From Amazon.com: Never have so few words emoted so much raw power.... A collection of reflections about success, failure, wanting to quit, rebounding and moving on.
From the author. "Anyone who knows me, has seen me go through some ups and downs the last couple of years. I wrote this short collection of reflections to help myself stay positive, be grateful and enjoy life. In helping myself, I hope to help others as well." --------------------------------- As a boy, everything I began I quit. As a man, once commenced, I never ceased. Often, to my detriment, I battled to no longer be called “quitter”
The result was the same — more failure than success.
I turned my back on my calling. I followed the path of others. Education, career, marriage.
The result was the same — more failure than success.
I have stumbled and fallen. Most times, the fault was mine. Oftentimes, it was not.
The result was the same — more failure than success.
I was ill, I fought to live, what was stealing my health finally was uncovered. My friend, the doctor, who found the cause asked, “Joseph, why aren’t you dead?” He prescribed the cure, my life he saved; yet now, my livelihood — nearly gone.
The result was the same — more failure than success.
I lacked neither confidence nor false humility. I believed in no one as I had believed in me. Yet, I have known when to ask for help, and when to give it freely.
The result was the same — more failure than success.
I have despised my failings of mind, body and spirit. I had conquered my weaknesses of the same. I was fit, healthy and strong; only to once again falter.
The result was the same — more failure than success.
I have carried chips on my shoulders that equaled the weight of the world. I have hated more than I have loved.

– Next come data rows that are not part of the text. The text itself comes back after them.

$ cat config.mk
export PLATFORM = sky130hd
export DESIGN_NAME = mem_dp_burst_ctl
export DESIGN_NICKNAME = d
export VERILOG_FILES = /design/src/rtl/mem_dp_burst_ctl_pkg.sv /design/src/rtl/mem_dp_rsp_buf.sv /design/src/rtl/mem_dp_burst_ctl.sv
export SDC_FILE = /design/constraint.sdc
export NUM_CORES = 1
export LEC_CHECK = 0
export BUFFER_PORTS_ARGS = -buffer_cell sky130_fd_sc_hd__clkbuf_2
export CORE_AREA = 2 2 113 115
export DETAILED_ROUTE_END_ITERATION = 7
export DIE_AREA = 0 0 115 117
export SLEW_MARGIN = 25
export SYNTH_ARGS = -nofsm -noshare
export SYNTH_HDL_FRONTEND = slang
export SYNTH_SLANG_ARGS = --single-unit
$ cat constraint.sdc
create_clock -name clk -period 3.8 [get_ports clk]
set_input_delay 0.57 -clock clk [delete_from_list [all_inputs] [get_ports clk]]
set_output_delay 0.57 -clock clk [all_outputs]
set_load 0.01 [all_outputs]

I had released my resentment, anger and self-pity. Only to have each return with a god’s vengeance.
The result was the same — more failure than success.
When Atlas shrugged, the world nearly collapsed. If he were to ultimately give way, what would happen? If I were to simply breakdown, what would occur?
Would the result be the same — more failure than success?
A few parts of a potion so I could sleep until I rose. A larger dose, much more potent, then I could sleep and never wake. Would I have the courage, or lack thereof?
Either way; would the result be the same — more failure than success?
Yet, each morning I rise, thankful for the first waking breath. I continue to strive, headlong and headstrong. I endure onward, driven by the optimism of a new day.